FIG. 1 is a plan view of a ferrite core according to an embodiment of the present invention, FIG. 2 is a bottom view of the ferrite core of FIG. 1, and FIG. 3 is an A-A of the ferrite core of FIG. 1. 4 is a BB sectional view of the ferrite core of FIG. 1, FIG. 5 is a plan view of a core holding ring according to an embodiment of the present invention, and FIG. 6 is a sectional view of the ferrite core of FIG. 5 is a cross-sectional view of the core holding ring body shown in FIG. 5, FIG. 7 is a plan view of a ring member according to an embodiment of the present invention, and FIG. 8 is a sectional view of the ring member shown in FIG. 7. FIG. 9 is a plan view of another embodiment of the ferrite core according to the present invention, and FIG.

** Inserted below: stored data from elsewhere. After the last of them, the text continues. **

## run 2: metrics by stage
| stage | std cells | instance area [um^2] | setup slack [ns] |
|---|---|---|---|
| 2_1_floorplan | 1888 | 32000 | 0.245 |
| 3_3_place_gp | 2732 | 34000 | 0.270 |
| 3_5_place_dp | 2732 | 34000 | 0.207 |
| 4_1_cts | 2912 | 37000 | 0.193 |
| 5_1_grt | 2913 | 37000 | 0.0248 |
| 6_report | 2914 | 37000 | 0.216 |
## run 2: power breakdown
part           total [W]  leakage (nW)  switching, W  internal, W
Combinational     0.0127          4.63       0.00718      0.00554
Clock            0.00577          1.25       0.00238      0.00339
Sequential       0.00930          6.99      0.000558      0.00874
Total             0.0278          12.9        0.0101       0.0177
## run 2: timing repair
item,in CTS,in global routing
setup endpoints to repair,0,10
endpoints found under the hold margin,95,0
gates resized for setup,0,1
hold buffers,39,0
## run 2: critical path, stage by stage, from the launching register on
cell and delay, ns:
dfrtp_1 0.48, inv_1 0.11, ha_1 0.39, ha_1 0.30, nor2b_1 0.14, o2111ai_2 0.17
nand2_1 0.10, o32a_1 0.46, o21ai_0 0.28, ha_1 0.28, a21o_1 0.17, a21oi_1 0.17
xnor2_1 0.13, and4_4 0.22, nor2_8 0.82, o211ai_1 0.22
--- src/rtl/pgn_pkg.sv ---
// Shared types and constants for the 2-D gradient noise core.
// Depends on nothing; every other file refers to it by scoped names.
package pgn_pkg;

	// Field widths fixed by the interface.
	localparam int CFG_W    = 7;
	localparam int COORD_W  = 32;
	localparam int FRAC_W   = 16;
	localparam int CELL_W   = 16;
	localparam int IDX_W    = 12;
	localparam int GRAD_W   = 16;
	localparam int NOISE_W  = 17;
	localparam int FADE_W   = 17;

	// Internal arithmetic widths.
	localparam int OFS_W    = FRAC_W + 2;
	localparam int DOT_W    = 34;
	localparam int DIFF_W   = DOT_W + 1;
	localparam int SPL_LO_W = 17;
	localparam int SPL_HI_W = DIFF_W - SPL_LO_W;
	localparam int PL_W     = FADE_W + SPL_LO_W;
	localparam int PH_W     = 2 * SPL_HI_W;
	localparam int ACC_W    = 54;
	localparam int RES_W    = ACC_W - 32;

	// Cell reduction: two bits of the cell index per pipeline stage.
	localparam int WRAP_BITS   = 2;
	localparam int WRAP_STAGES = CELL_W / WRAP_BITS;

	// Output queue.
	localparam int Q_DEPTH = 32;
	localparam int Q_AW    = 5;
	localparam int Q_CW    = 6;

	localparam int GRID_RESET = 16;
	localparam int N_CORNER   = 4;

	// Corner order of the four table reads.
	localparam int C00 = 0;
	localparam int C01 = 1;
	localparam int C10 = 2;
	localparam int C11 = 3;

	// Request codes.
	localparam logic REQ_WRITE = 1'b0;
	localparam logic REQ_EVAL  = 1'b1;

	// Fade polynomial coefficients.
	localparam int FADE_C6  = 6;
	localparam int FADE_C15 = 15;
	localparam int FADE_C10 = 10;

	localparam logic signed [NOISE_W-1:0] NOISE_MAX = 17'h0FFFF;
	localparam logic signed [NOISE_W-1:0] NOISE_MIN = 17'h10000;

	typedef struct packed {
		logic signed [GRAD_W-1:0] gy;
		logic signed [GRAD_W-1:0] gx;
	} grad_entry_t;

	typedef struct packed {
		logic valid;
		logic is_eval;
	} item_ctl_t;

	typedef struct packed {
		logic wr_en;
		logic rd_en;
	} tbl_ctl_t;

endpackage

--- src/rtl/pgn_outq.sv ---
// Output queue that holds finished noise items until the consumer takes them.
// Uses pgn_pkg for its depth and the item width.
module pgn_outq (
	input  logic                                clk,
	input  logic                                arst_n,
	input  logic                                push,
	input  logic signed [pgn_pkg::NOISE_W-1:0]  push_data,
	input  logic                                out_ready,
	output logic                                out_valid,
	output logic signed [pgn_pkg::NOISE_W-1:0]  out_data
);

	logic signed [pgn_pkg::NOISE_W-1:0] slot_q [pgn_pkg::Q_DEPTH];
	logic [pgn_pkg::Q_AW-1:0] wp_q;
	logic [pgn_pkg::Q_AW-1:0] rp_q;
	logic [pgn_pkg::Q_CW-1:0] fill_q;
	logic                     pop;

	assign out_valid = (fill_q != '0);
	assign pop       = out_valid && out_ready;
	assign out_data  = slot_q[rp_q];

	always_ff @(posedge clk) begin
		if (push) begin
			slot_q[wp_q] <= push_data;
		end
	end

	always_ff @(posedge clk or negedge arst_n) begin
		if (!arst_n) begin
			wp_q   <= '0;
			rp_q   <= '0;
			fill_q <= '0;
		end else begin
			if (push) begin
				wp_q <= wp_q + pgn_pkg::Q_AW'(1);
			end
			if (pop) begin
				rp_q <= rp_q + pgn_pkg::Q_AW'(1);
			end
			fill_q <= fill_q + pgn_pkg::Q_CW'(push) - pgn_pkg::Q_CW'(pop);
		end
	end

endmodule

--- config.mk ---
export PLATFORM = sky130hd
export DESIGN_NAME = pgn_outq
export DESIGN_NICKNAME = d
export VERILOG_FILES = /design/src/rtl/pgn_pkg.sv /design/src/rtl/pgn_outq.sv
export SDC_FILE = /design/constraint.sdc
export NUM_CORES = 1
export LEC_CHECK = 0
export ABC_AREA = 0
export BUFFER_PORTS_ARGS = -buffer_cell sky130_fd_sc_hd__buf_4
export CAP_MARGIN = 10
export CORE_UTILIZATION = 35
export DETAILED_ROUTE_END_ITERATION = 10
export HOLD_SLACK_MARGIN = 0.1
export SLEW_MARGIN = 20
export SYNTH_ARGS = -nofsm -noshare
export SYNTH_HDL_FRONTEND = slang
export SYNTH_SLANG_ARGS = --single-unit
--- constraint.sdc ---
create_clock -name clk -period 3.1 [get_ports clk]
set_input_delay 0.155 -clock clk [delete_from_list [all_inputs] [get_ports clk]]
set_output_delay 0.155 -clock clk [all_outputs]
set_load 0.01 [all_outputs]
# After elaboration in Yosys (flattened, before gate mapping)
# Memories as Yosys holds them, arrays and structs flattened.
# Index checks and enable logic that the tools add are counted.
# classes
shift,0
n_eq_ne,0
muxes,2
n_reduce_logical,2
addsub,4
mul,0
n_bitwise,0
n_div,0
magnitude_cmp,0
# op_table
operator,n
"adder 5 x 1 -> 5 bit, second input constant",2
adder 6 x 1 -> 6 bit,1
nonzero test 6 bit,1
subtractor 6 x 1 -> 6 bit,1
2-to-1 mux 1 bit,2
logical AND 1 bit,1
# totals
memories,1
wordCells,12
inputBits,21
ramBits,544
regBits,16
latchBits,0
romBits,0
output_inout_bits,18
# memory_table
name,depth,word_bits,rd,rd_ports_with_merged_regs,write_ports,line,source
slot_q,32,17,1,0,1,pgn_outq.sv:13,logic signed [pgn_pkg::NOISE_W-1:0] slot_q [pgn_pkg::Q_DEPTH];

# Depth between registers and ports, before layout
# logic_depth
depth_word,3
mapped_depth,14
depth_no_buf,13

# Worst setup path before layout
# No wires, ideal clock.
# synth_path
kind,register to register
start,register wp_q[0] in the netlist's numbering
end,"memory slot_q[3][0] in the netlist's numbering, enable pin"
arrival_time_ns,2.153
required_ns,2.688
synth_period_minus_slack_ns,2.565
path_buffers,0
setup_ns,0.412
setup_slack_ns,0.535
path_stages_with_launch,5
cell_sequence,dfrtp_1 > ha_1 > nand2_1 > or2_2 > nor3_1
# synth_rtl
item,line,source
start: declaration,pgn_outq.sv:14,logic [pgn_pkg::Q_AW-1:0] wp_q;
start signal: assignment,pgn_outq.sv:36,wp_q <= wp_q + pgn_pkg::Q_AW'(1);
end: declaration,pgn_outq.sv:13,
# Straight into the memory's write port.

# Worst setup path in the final report
# layout_path
start,register rp_q[0] in the netlist's numbering
end,output out_data[7] in the netlist's numbering
# layout_via
elab_chain_cells,1
# layout_lines
item,line,source
start: declaration,pgn_outq.sv:15,logic [pgn_pkg::Q_AW-1:0] rp_q;
start signal: assignment,pgn_outq.sv:39,rp_q <= rp_q + pgn_pkg::Q_AW'(1);
memory (32 x 17 bit),n/a,
end: declaration,pgn_outq.sv:10,output logic signed [pgn_pkg::NOISE_W-1:0] out_data
# Every way passes these cells.

==> qor.yml <==
status:
  result_of_the_run: "completed"
grt:
  overflow: 0
  grt_pass1_wl_um: 72900
  vias_in_the_first_global_route: 10764
  grt_max_degree: 35
  initial_antenna_violation_count: 1
  global_route.usage.total: 0.158
critical_path:
  endpoint_class_of_the_critical_path: "primary output"
  timing_worst_setup_path_type: "reg -> out"
  critPathArrivalTime_ns: 2.89
  setup.worst_path.start_class: "register"
  worst-endpoint-required_ns: 2.94
  crit_fanout: 4
  worst-r2r-setup-slack_ns: 0.47
finish:
  synthToLayoutAreaGrowth_pct: 18.1
  insertedDiodeCount: 0
  layout.area.seq_um2: 16700
  fin_area_um2: 25700
  final-instance-count-excl-fill: 2048
  multi_input_comb_area_um2: 4730
  fillCellCount: 5335
  final_stage_net_count: 1201
  drive_gt1_frac: 0.280
  core_utilization_of_the_finished_layout: 0.417
  most_common_cell_after_layout_fill_and_taps_aside: "edfxtp_1"
  final_cell_mix: "544 x edfxtp_1, 106 x buf_4, 91 x mux4_2"
drt:
  detail-route-antenna-nets: 0
  wirelength_routed_um: 49600
  vias: 10611
  avgViaCountPerCell: 5.18
  firstDrtPassIters: 5
  drt-initial-drc-count: 856
  route.detailed.drc: 0
  routedWlPerCell_um: 24.2
placement:
  port_buffers: 38
  post-dp-hpwl_um: 30500
  dpl_cell_area_um2: 23600
  placed_cells_incl_taps: 1918
  gp_congestion: 0.782
logic_synthesis:
  adder_cell_area_share_of_the_yosys_netlist: 0.00839
  synth.cell_area_um2: 21800
  ys_ff_latch: 560
  synth_sequential_area_ratio: 0.769
  synthesized_area_per_cell_um2: 21.3
  synthCells: 1024
  post-synth-top-area-cell: "edfxtp_1"
  synth_enable_flop_cells: 544
  synth_area_in_compound_gates: 0.0455
  combinational_family_with_the_most_area_after_synthesis: "multiplexers"
  synth_async_sr_flop_share: 0.0286
  synthTopCellsByArea: "edfxtp_1 75%, mux4_2 9.4%, mux2i_1 3.1%"
  post_synth_mux_area_share: 0.139
  ys_types: 44
  synth.top_cell.area_share: 0.751
  mappedNetlistNets: 1059
  yosys_most_used_dff: "edfxtp_1"
  yosysWarnings: 0
  synthXorXnorAreaFrac: 0.00362
  synth-simple-area-share: 0.0139
timing:
  timing.final.max_slew_violations: 0
  totalNegativeSetupSlack_ns: 0
  period_share: 0.984
  timing_worst_slew_pin_value_ns: 0.845
  max_slew_margin: 0.435
  finClkSkew_ns: 0.0283
  setup_viol: 0
  timing.final.hold_violations: 0
  max_clock_freq_mhz: 328
  rsz0062_at_grt: "false"
  layout_min_cycle_time_ns: 3.05
clock_network:
  clk_root_buffer_cell: "clkbuf_16"
  cts.htree.levels: 2
  number_of_buffers_created_by_cts: 57
  cts_num_sinks: 560
  clk_pin_slew_worst_paths_ns: 0.06
  worst_skew_pair.late_latency_ns: 0.62
  cts.path.max_buffers: 3
  tritoncts_clock_tree: "done"
floorplanning:
  fp-row-count: 91
  io_pins: 39
  initial_core_util: 0.353
  core-area_um2: 61600
  die_h_um: 251
  die_area_um2: 63200
  die_w_um: 251
pwr:
  power.static_leakage_nw: 8.40
  cellPowerDensity_nw_per_um2: 890
  vdd_drop_max_uv: 533
worst_hold_path:
  min-delay-path-class: "in -> reg"
job:
  maxCapViolations: 0
state kept, by name (all words and copies together) (netlist names):
register	cells
fill_q	6
slot_q	544
wp_q	5
rp_q	5
cells in the mapped netlist (all sizes together), types with 2 or more instances:
| cell | instances |
|---|---|
| edfxtp | 544 |
| mux4 | 102 |
| mux2i | 68 |
| buf | 34 |
| a211oi | 33 |
| clkbuf | 26 |
| nor2 | 25 |
| a21oi | 19 |
| a22oi | 19 |
| o221ai | 17 |
| o22ai | 17 |
| a22o | 16 |
| dfrtp | 16 |
| inv | 16 |
| ha | 13 |
| nand2 | 11 |
| nor3 | 11 |
| xnor2 | 5 |
| nand3 | 4 |
| o21ai | 4 |
| xor2 | 4 |
| nand4 | 3 |
| nand3b | 2 |
| nor2b | 2 |
metal layers:
metal  global-route usage  share of wire
met1                0.225           0.45
met2                0.249           0.47
met3               0.0235          0.052
met4               0.0540          0.028
met5                    0        0.00026
final cells by class:
type,count,area share
Sequential cell,560,0.651
Multi-Input combinational cell,388,0.184
Clock buffer,73,0.0587
Timing Repair Buffer,143,0.0512
Tap cell,837,0.0407
Clock inverter,31,0.0118
Inverter,16,0.00234
worst paths after layout:
check | startpoint | endpoint | cells past startpoint
setup / recovery | rp_q[0]$_DFFE_PN0P_ | out_data[7] | 7
hold / removal | push | wp_q[0]$_DFFE_PN0P_ | 3
setup reg to reg | fill_q[2]$_DFF_PN0_ | fill_q[4]$_DFF_PN0_ | 13
hold reg to reg | wp_q[0]$_DFFE_PN0P_ | wp_q[0]$_DFFE_PN0P_ | 1
max in group asynchronous | arst_n | rp_q[0]$_DFFE_PN0P_ | 3
min in group asynchronous | arst_n | fill_q[4]$_DFF_PN0_ | 3
kinds of logic (layout without fill, tap and decap cells):
family	count (synthesis)	in the layout
AND/OR/NAND/NOR	64	64
multiplexers	171	171
flip-flops	560	560
AO/OA/AOI/OAI	130	130
buffers and inverters	76	263
XOR/XNOR	9	9
adder cells (fa/ha/maj)	14	14
worst max-delay path, cell delays in order (launching register included):
cell,delay [ns]
dfrtp_4,0.53
buf_12,0.15
buf_4,0.15
mux4_2,0.43
a22o_1,0.28
a211oi_2,0.50
a21oi_1,0.08
buf_4,0.17
where the power goes:
group	leakage, nW	switching (W)	internal (W)
clock network	0.877	0.00277	0.00385
registers	5.09	0.000372	0.00886
logic	2.44	0.00381	0.00321
through the flow:
| step | hold slack (ns) | setup slack, ns | power [W] |
|---|---|---|---|
| 4_1_cts | 0.367 | 0.00746 | 0.0230 |
| 3_3_place_gp | 0.0400 | 0.450 | 0.0162 |
| 2_1_floorplan | -0.141 | 0.535 | 0.0137 |
| 3_5_place_dp | 0.0416 | 0.447 | 0.0163 |
| 6_report | 0.399 | 0.0501 | 0.0229 |
| 5_1_grt | 0.412 | 0.00299 | 0.0238 |
what timing repair did:
action / in CTS / in global routing
gates resized for setup: 3 / 2
buffers inserted: 3 / 2
cloned: 0 / 0
hold buffers: 21 / 0
endpoints found under the setup margin: 17 / 4
endpoints found under the hold margin: 566 / 0
(Power assumes the default switching activity.)
[config.mk]
export PLATFORM = sky130hd
export DESIGN_NAME = pgn_fade
export DESIGN_NICKNAME = d
export VERILOG_FILES = /design/src/rtl/pgn_pkg.sv /design/src/rtl/pgn_fade.sv
export SDC_FILE = /design/constraint.sdc
export NUM_CORES = 2
export LEC_CHECK = 0
export ABC_CLOCK_PERIOD_IN_PS = 8100
export BUFFER_PORTS_ARGS = -buffer_cell sky130_fd_sc_hd__buf_2
export CAP_MARGIN = 20
export CORE_ASPECT_RATIO = 0.6
export CORE_MARGIN = 4
export CORE_UTILIZATION = 65
export DETAILED_ROUTE_END_ITERATION = 8
export PLACE_DENSITY = 0.81
export SLEW_MARGIN = 30
export SYNTH_ARGS = -nofsm -noshare
export SYNTH_HDL_FRONTEND = slang
export SYNTH_SLANG_ARGS = --single-unit
[constraint.sdc]
create_clock -name clk -period 8.1 [get_ports clk]
set_input_delay 0.81 -clock clk [delete_from_list [all_inputs] [get_ports clk]]
set_output_delay 0.81 -clock clk [all_outputs]
set_load 0.02 [all_outputs]
[src/rtl/pgn_pkg.sv]
// Shared types and constants for the 2-D gradient noise core.
// Depends on nothing; every other file refers to it by scoped names.
package pgn_pkg;

	// Field widths fixed by the interface.
	localparam int CFG_W    = 7;
	localparam int COORD_W  = 32;
	localparam int FRAC_W   = 16;
	localparam int CELL_W   = 16;
	localparam int IDX_W    = 12;
	localparam int GRAD_W   = 16;
	localparam int NOISE_W  = 17;
	localparam int FADE_W   = 17;

	// Internal arithmetic widths.
	localparam int OFS_W    = FRAC_W + 2;
	localparam int DOT_W    = 34;
	localparam int DIFF_W   = DOT_W + 1;
	localparam int SPL_LO_W = 17;
	localparam int SPL_HI_W = DIFF_W - SPL_LO_W;
	localparam int PL_W     = FADE_W + SPL_LO_W;
	localparam int PH_W     = 2 * SPL_HI_W;
	localparam int ACC_W    = 54;
	localparam int RES_W    = ACC_W - 32;

	// Cell reduction: two bits of the cell index per pipeline stage.
	localparam int WRAP_BITS   = 2;
	localparam int WRAP_STAGES = CELL_W / WRAP_BITS;

	// Output queue.
	localparam int Q_DEPTH = 32;
	localparam int Q_AW    = 5;
	localparam int Q_CW    = 6;

	localparam int GRID_RESET = 16;
	localparam int N_CORNER   = 4;

	// Corner order of the four table reads.
	localparam int C00 = 0;
	localparam int C01 = 1;
	localparam int C10 = 2;
	localparam int C11 = 3;

	// Request codes.
	localparam logic REQ_WRITE = 1'b0;
	localparam logic REQ_EVAL  = 1'b1;

	// Fade polynomial coefficients.
	localparam int FADE_C6  = 6;
	localparam int FADE_C15 = 15;
	localparam int FADE_C10 = 10;

	localparam logic signed [NOISE_W-1:0] NOISE_MAX = 17'h0FFFF;
	localparam logic signed [NOISE_W-1:0] NOISE_MIN = 17'h10000;

	typedef struct packed {
		logic signed [GRAD_W-1:0] gy;
		logic signed [GRAD_W-1:0] gx;
	} grad_entry_t;

	typedef struct packed {
		logic valid;
		logic is_eval;
	} item_ctl_t;

	typedef struct packed {
		logic wr_en;
		logic rd_en;
	} tbl_ctl_t;

endpackage

[src/rtl/pgn_fade.sv]
// Four-stage pipeline for the quintic fade 6t^5-15t^4+10t^3, Q0.16 in and Q1.16 out.
// Uses pgn_pkg for widths and coefficients.
module pgn_fade (
	input  logic                        clk,
	input  logic [pgn_pkg::FRAC_W-1:0]  t,
	output logic [pgn_pkg::FADE_W-1:0]  fade
);

	logic [15:0] t_s1;
	logic [31:0] t2_s1;
	logic [31:0] t3_s2;
	logic [19:0] ph_s2;
	logic [51:0] prod_s3;
	logic [47:0] t3_full;
	logic [35:0] p_full;
	logic [52:0] rnd;

	always_ff @(posedge clk) begin
		t_s1  <= t;
		t2_s1 <= 32'(t) * 32'(t);
	end

	// p = 6t^2 - 15t*2^16 + 10*2^32 is always positive.
	always_comb begin
		t3_full = 48'(t2_s1) * 48'(t_s1);
		p_full  = 36'(pgn_pkg::FADE_C6) * 36'(t2_s1) + (36'(pgn_pkg::FADE_C10) << 32)
			- ((36'(pgn_pkg::FADE_C15) * 36'(t_s1)) << 16);
	end

	always_ff @(posedge clk) begin
		t3_s2 <= t3_full[47:16];
		ph_s2 <= p_full[35:16];
	end

	always_ff @(posedge clk) begin
		prod_s3 <= 52'(t3_s2) * 52'(ph_s2);
	end

	assign rnd = 53'(prod_s3) + (53'(1) << 31);

	always_ff @(posedge clk) begin
		fade <= rnd[32+pgn_pkg::FADE_W-1:32];
	end

endmodule

Word level (Yosys, flattened, before mapping)
Cells that the tools add are included.

cells by class
  $add $sub $neg = 3
  multiply operators = 5

operator list
  kind                      count
  $add A49 B32 Y49 const B  1
  $mul A32 B20 Y49          1
  $mul A32 B16 Y48          1
  $add A35 B36 Y36 const B  1
  $sub A36 B36 Y36          1
  $mul A2 B32 Y34 const A   1
  $mul A16 B16 Y32          1
  $mul A4 B16 Y20 const A   1

word-level totals
  flip-flop bits (word level) = 166
  bits of input ports = 17
  output and inout port bits = 17
  logic and storage cells = 14

Depth between registers and ports, before layout
  word-level depth = 3
  depth in mapped cells = 27

Least setup slack after synthesis
Ideal clock, no wire load.

  path type = reg-to-reg
  start = register ph_s2[5]
  end = register prod_s3[47]
  library setup time = 72 ps
  arrival = 6,506 ps
  required time = 8,028 ps
  path slack = 1,522 ps
  cell stages (with the launch flop) = 26
  path buffers = 1
  cell sequence = dfxtp_1 -> clkbuf_1 -> nand2_1 -> fa_1 -> inv_1 -> fa_1 -> inv_1 -> fa_1 -> inv_1 -> fa_1 -> fa_1 -> fa_1 -> inv_1 -> fa_1 -> inv_1 -> ha_1 -> and4_1 -> and4_1 -> and4_1 -> a32o_1 -> o21ai_2 -> a21oi_2 -> a41oi_2 -> nor2b_1 -> o31ai_1 -> xnor2_1

on the way
  longest elaborated chain between the ends = 1

RTL lines
  item                    RTL line        text
  start, declared         pgn_fade.sv:12  logic [19:0] ph_s2;
  start signal, assigned  pgn_fade.sv:32  ph_s2 <= p_full[35:16];
  $mul A32 B20 Y49        pgn_fade.sv:36  prod_s3 <= 52'(t3_s2) * 52'(ph_s2);
  end signal, assigned    pgn_fade.sv:36
  end, declared           pgn_fade.sv:13  logic [51:0] prod_s3;

Every way passes these cells.

Worst setup path in the final report
  start = register ph_s2[2]
  end = register prod_s3[48]

The elaborated chain is that of the path after synthesis.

Figure 0 is a bottom view of the ferrite core in Figure 9,
FIG. 11 is a sectional view taken along A'-A' of the ferrite core shown in FIG. 9, FIG. 12 is a sectional view taken along B'-B' of the ferrite core shown in FIG. FIG. 14 is a plan view of a core holding ring according to another embodiment, and FIG. 14 is a C'-C' sectional view of the core holding ring shown in FIG. 13. 1, 13... Ferrite core, 2, 3... Channel groove, 4, 16... Annular groove, 5, 17... Through hole, 6, 14... Core holding ring body, 7, 9, 1
1, 18... protrusion, 12... ring member.

Claims (1)

[Claims for Utility Model Registration] 1. A ferrite core formed on a disc has a plurality of channel grooves on one surface, a coil is provided in the channel groove, and the one surface faces each other. In the rotary transformer, a concentric annular groove is provided between the channel grooves on the one surface, a plurality of through holes are provided in a part of the annular groove, and a protrusion that engages with the through hole is provided. A core holding ring made of a nonmagnetic conductor is inserted by engaging the through hole and the protrusion, a ring member made of a nonmagnetic conductor is further inserted into the annular groove, and the core holding ring and the ring member are electrically connected. A rotary transformer that is characterized by being joined together. 2. In claim 1 of the utility model registration claim, the core holding ring is smaller than the ferrite core, and the surface of the ferrite core on which the core holding ring is attached,
A rotary transformer characterized by having a recess for a core holding ring. 3. A rotary transformer according to claims 1 and 2 of the utility model registration, characterized in that a conductive resin or a conductive adhesive is used instead of the core holding ring or ring member.